Research underlines 'school-to-prison pipeline'
Children who attend schools with high suspension rates are significantly more likely to be arrested and jailed as adults, especially Black and Hispanic boys, according to researchers from Boston University, the University of Colorado Boulder and Harvard University. They sought to find whether a causal link exists between students who experience strict school discipline and being arrested or incarcerated as an adult, and whether attending a stricter school influences criminal activity in adulthood. Students assigned to stricter middle schools were 3.2 percentage points more likely to have been arrested, and 2.5 percentage points more likely to have been incarcerated as adults.

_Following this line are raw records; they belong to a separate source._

<file path="src/rtl/rv32i_ctrl_pkg.sv">
// Shared types and encodings for the RV32I multicycle control path.
// State, ALU operation, mux-select encodings and opcode constants.
package rv32i_ctrl_pkg;

    typedef enum logic [2:0] {
        S_FETCH, S_DECODE, S_EXECUTE, S_MEMORY, S_WRITEBACK, S_TRAP
    } state_t;

    typedef enum logic [3:0] {
        ALU_ADD, ALU_SUB, ALU_SLL, ALU_SLT, ALU_SLTU,
        ALU_XOR, ALU_SRL, ALU_SRA, ALU_OR, ALU_AND
    } alu_ctl_t;

    typedef enum logic [1:0] {PC_PLUS4, PC_BRANCH, PC_JALR} pc_src_t;
    typedef enum logic [1:0] {SRC_A_RS1, SRC_A_PC, SRC_A_ZERO} alu_src_a_t;
    typedef enum logic [1:0] {WB_ALU, WB_MEM, WB_PC4} wb_sel_t;

    localparam logic [6:0] OP_R      = 7'b0110011;
    localparam logic [6:0] OP_IMM    = 7'b0010011;
    localparam logic [6:0] OP_LOAD   = 7'b0000011;
    localparam logic [6:0] OP_STORE  = 7'b0100011;
    localparam logic [6:0] OP_BRANCH = 7'b1100011;
    localparam logic [6:0] OP_JAL    = 7'b1101111;
    localparam logic [6:0] OP_JALR   = 7'b1100111;
    localparam logic [6:0] OP_LUI    = 7'b0110111;
    localparam logic [6:0] OP_AUIPC  = 7'b0010111;
    localparam logic [6:0] OP_FENCE  = 7'b0001111;
    localparam logic [6:0] OP_SYSTEM = 7'b1110011;

    // alt selects SUB for funct3=000 and SRA for funct3=101
    function automatic alu_ctl_t alu_op(input logic [2:0] funct3, input logic alt);
        alu_ctl_t op;
        case (funct3)
            3'b000:  op = alt ? ALU_SUB : ALU_ADD;
            3'b001:  op = ALU_SLL;
            3'b010:  op = ALU_SLT;
            3'b011:  op = ALU_SLTU;
            3'b100:  op = ALU_XOR;
            3'b101:  op = alt ? ALU_SRA : ALU_SRL;
            3'b110:  op = ALU_OR;
            default: op = ALU_AND;
        endcase
        return op;
    endfunction

endpackage

</file>
<file path="src/rtl/rv32i_alu_decoder.sv">
// Combinational ALU operation and operand-select decode from instruction fields.
import rv32i_ctrl_pkg::*;

module rv32i_alu_decoder (
    input  logic [6:0]  opcode,
    input  logic [2:0]  funct3,
    input  logic        funct7_5,
    output alu_ctl_t    alu_ctl,
    output alu_src_a_t  alu_src_a,
    output logic        alu_src_b
);

    always_comb begin
        alu_ctl   = ALU_ADD;
        alu_src_a = SRC_A_RS1;
        alu_src_b = 1'b0;
        case (opcode)
            OP_R: alu_ctl = alu_op(funct3, funct7_5);
            OP_IMM: begin
                // no SUBI: bit 30 only matters for the shift-right pair
                alu_ctl   = alu_op(funct3, funct7_5 && (funct3 == 3'b101));
                alu_src_b = 1'b1;
            end
            OP_LOAD, OP_STORE, OP_JALR: alu_src_b = 1'b1;
            OP_AUIPC, OP_JAL: begin
                alu_src_a = SRC_A_PC;
                alu_src_b = 1'b1;
            end
            OP_LUI: begin
                alu_src_a = SRC_A_ZERO;
                alu_src_b = 1'b1;
            end
            default: ;
        endcase
    end

endmodule

</file>
<file path="src/rtl/rv32i_ctrl_fsm.sv">
// Multicycle RV32I control FSM: fetch/decode/execute/memory/writeback sequencing.
// Optional CTRL_PERF_COUNTERS_EN adds cycle_count/instret_count outputs.
import rv32i_ctrl_pkg::*;

module rv32i_ctrl_fsm #(
    parameter int MEM_LATENCY = 1
) (
    input  logic        clk,
    input  logic        reset,
    input  logic [6:0]  opcode,
    input  logic [2:0]  funct3,
    input  logic        funct7_5,
    input  logic        branch_cond,
    output logic        ir_load,
    output logic        pc_load,
    output logic [1:0]  pc_src,
    output logic [1:0]  alu_src_a,
    output logic        alu_src_b,
    output logic [3:0]  alu_ctl,
    output logic        regfile_wren,
    output logic [1:0]  wb_sel,
    output logic        dmem_wren,
    output logic        illegal_instr,
    output logic [2:0]  state_out
`ifdef CTRL_PERF_COUNTERS_EN
    ,
    output logic [31:0] cycle_count,
    output logic [31:0] instret_count
`endif
);

    localparam int CW = $clog2(MEM_LATENCY + 1);
    localparam logic [CW-1:0] LAST = CW'(MEM_LATENCY);

    state_t         state, state_next;
    logic [CW-1:0]  cnt, cnt_next;
    logic           set_illegal;
    logic           pc_load_raw, rf_wren_raw, dm_wren_raw;
    pc_src_t        pc_sel;
    alu_src_a_t     a_sel, dec_a;
    alu_ctl_t       ctl, dec_ctl;
    wb_sel_t        wb;
    logic           b_sel, dec_b;
    logic           is_branch, is_load, is_store, is_jal, is_jalr, is_nop, legal;

    rv32i_alu_decoder u_dec (
        .opcode    (opcode),
        .funct3    (funct3),
        .funct7_5  (funct7_5),
        .alu_ctl   (dec_ctl),
        .alu_src_a (dec_a),
        .alu_src_b (dec_b)
    );

    assign is_branch = (opcode == OP_BRANCH);
    assign is_load   = (opcode == OP_LOAD);
    assign is_store  = (opcode == OP_STORE);
    assign is_jal    = (opcode == OP_JAL);
    assign is_jalr   = (opcode == OP_JALR);
    assign is_nop    = (opcode == OP_FENCE) || (opcode == OP_SYSTEM);

    always_comb begin
        case (opcode)
            OP_R, OP_IMM, OP_LOAD, OP_STORE, OP_BRANCH, OP_JAL, OP_JALR,
            OP_LUI, OP_AUIPC, OP_FENCE, OP_SYSTEM: legal = 1'b1;
            default: legal = 1'b0;
        endcase
    end

    always_ff @(posedge clk) begin
        if (reset) begin
            state         <= S_FETCH;
            cnt           <= '0;
            illegal_instr <= 1'b0;
        end else begin
            state <= state_next;
            cnt   <= cnt_next;
            if (set_illegal) illegal_instr <= 1'b1;
        end
    end

    always_comb begin
        state_next  = state;
        cnt_next    = cnt;
        set_illegal = 1'b0;
        ir_load     = 1'b0;
        pc_load_raw = 1'b0;
        rf_wren_raw = 1'b0;
        dm_wren_raw = 1'b0;
        pc_sel      = PC_PLUS4;
        a_sel       = SRC_A_RS1;
        b_sel       = 1'b0;
        ctl         = ALU_ADD;
        wb          = WB_ALU;
        case (state)
            S_FETCH: begin
                if (cnt == LAST) begin
                    ir_load    = 1'b1;
                    cnt_next   = '0;
                    state_next = S_DECODE;
                end else begin
                    cnt_next = cnt + 1'b1;
                end
            end
            S_DECODE: begin
                set_illegal = !legal;
                state_next  = legal ? S_EXECUTE : S_TRAP;
            end
            S_EXECUTE: begin
                a_sel = dec_a;
                b_sel = dec_b;
                ctl   = dec_ctl;
                if (is_branch) begin
                    pc_load_raw = 1'b1;
                    pc_sel      = branch_cond ? PC_BRANCH : PC_PLUS4;
                    state_next  = S_FETCH;
                end else if (is_load || is_store) begin
                    state_next = S_MEMORY;
                end else begin
                    state_next = S_WRITEBACK;
                end
            end
            S_MEMORY: begin
                if (is_store) begin
                    dm_wren_raw = 1'b1;
                    pc_load_raw = 1'b1;
                    state_next  = S_FETCH;
                end else if (cnt == LAST) begin
                    cnt_next   = '0;
                    state_next = S_WRITEBACK;
                end else begin
                    cnt_next = cnt + 1'b1;
                end
            end
            S_WRITEBACK: begin
                rf_wren_raw = !is_nop;
                pc_load_raw = 1'b1;
                pc_sel      = is_jal ? PC_BRANCH : (is_jalr ? PC_JALR : PC_PLUS4);
                wb          = is_load ? WB_MEM : ((is_jal || is_jalr) ? WB_PC4 : WB_ALU);
                state_next  = S_FETCH;
            end
            default: state_next = S_TRAP;
        endcase
    end

    // architectural side effects never escape a reset cycle
    assign pc_load      = pc_load_raw && !reset;
    assign regfile_wren = rf_wren_raw && !reset;
    assign dmem_wren    = dm_wren_raw && !reset;
    assign pc_src       = pc_sel;
    assign alu_src_a    = a_sel;
    assign alu_src_b    = b_sel;
    assign alu_ctl      = ctl;
    assign wb_sel       = wb;
    assign state_out    = state;

`ifdef CTRL_PERF_COUNTERS_EN
    always_ff @(posedge clk) begin
        if (reset) begin
            cycle_count   <= '0;
            instret_count <= '0;
        end else begin
            cycle_count <= cycle_count + 32'd1;
            if (pc_load) instret_count <= instret_count + 32'd1;
        end
    end
`endif

endmodule

</file>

They were also 1.7 percentage points more likely to drop out of high school and 2.4 percentage points less likely to attend a four-year college. The impacts are significantly more predictive for Black and Hispanic boys who attended strict middle schools. The findings come as Education Secretary Miguel Cardona and department officials seek public comments on new regulations related to school discipline and the disproportionate rate at which students of color are suspended and expelled.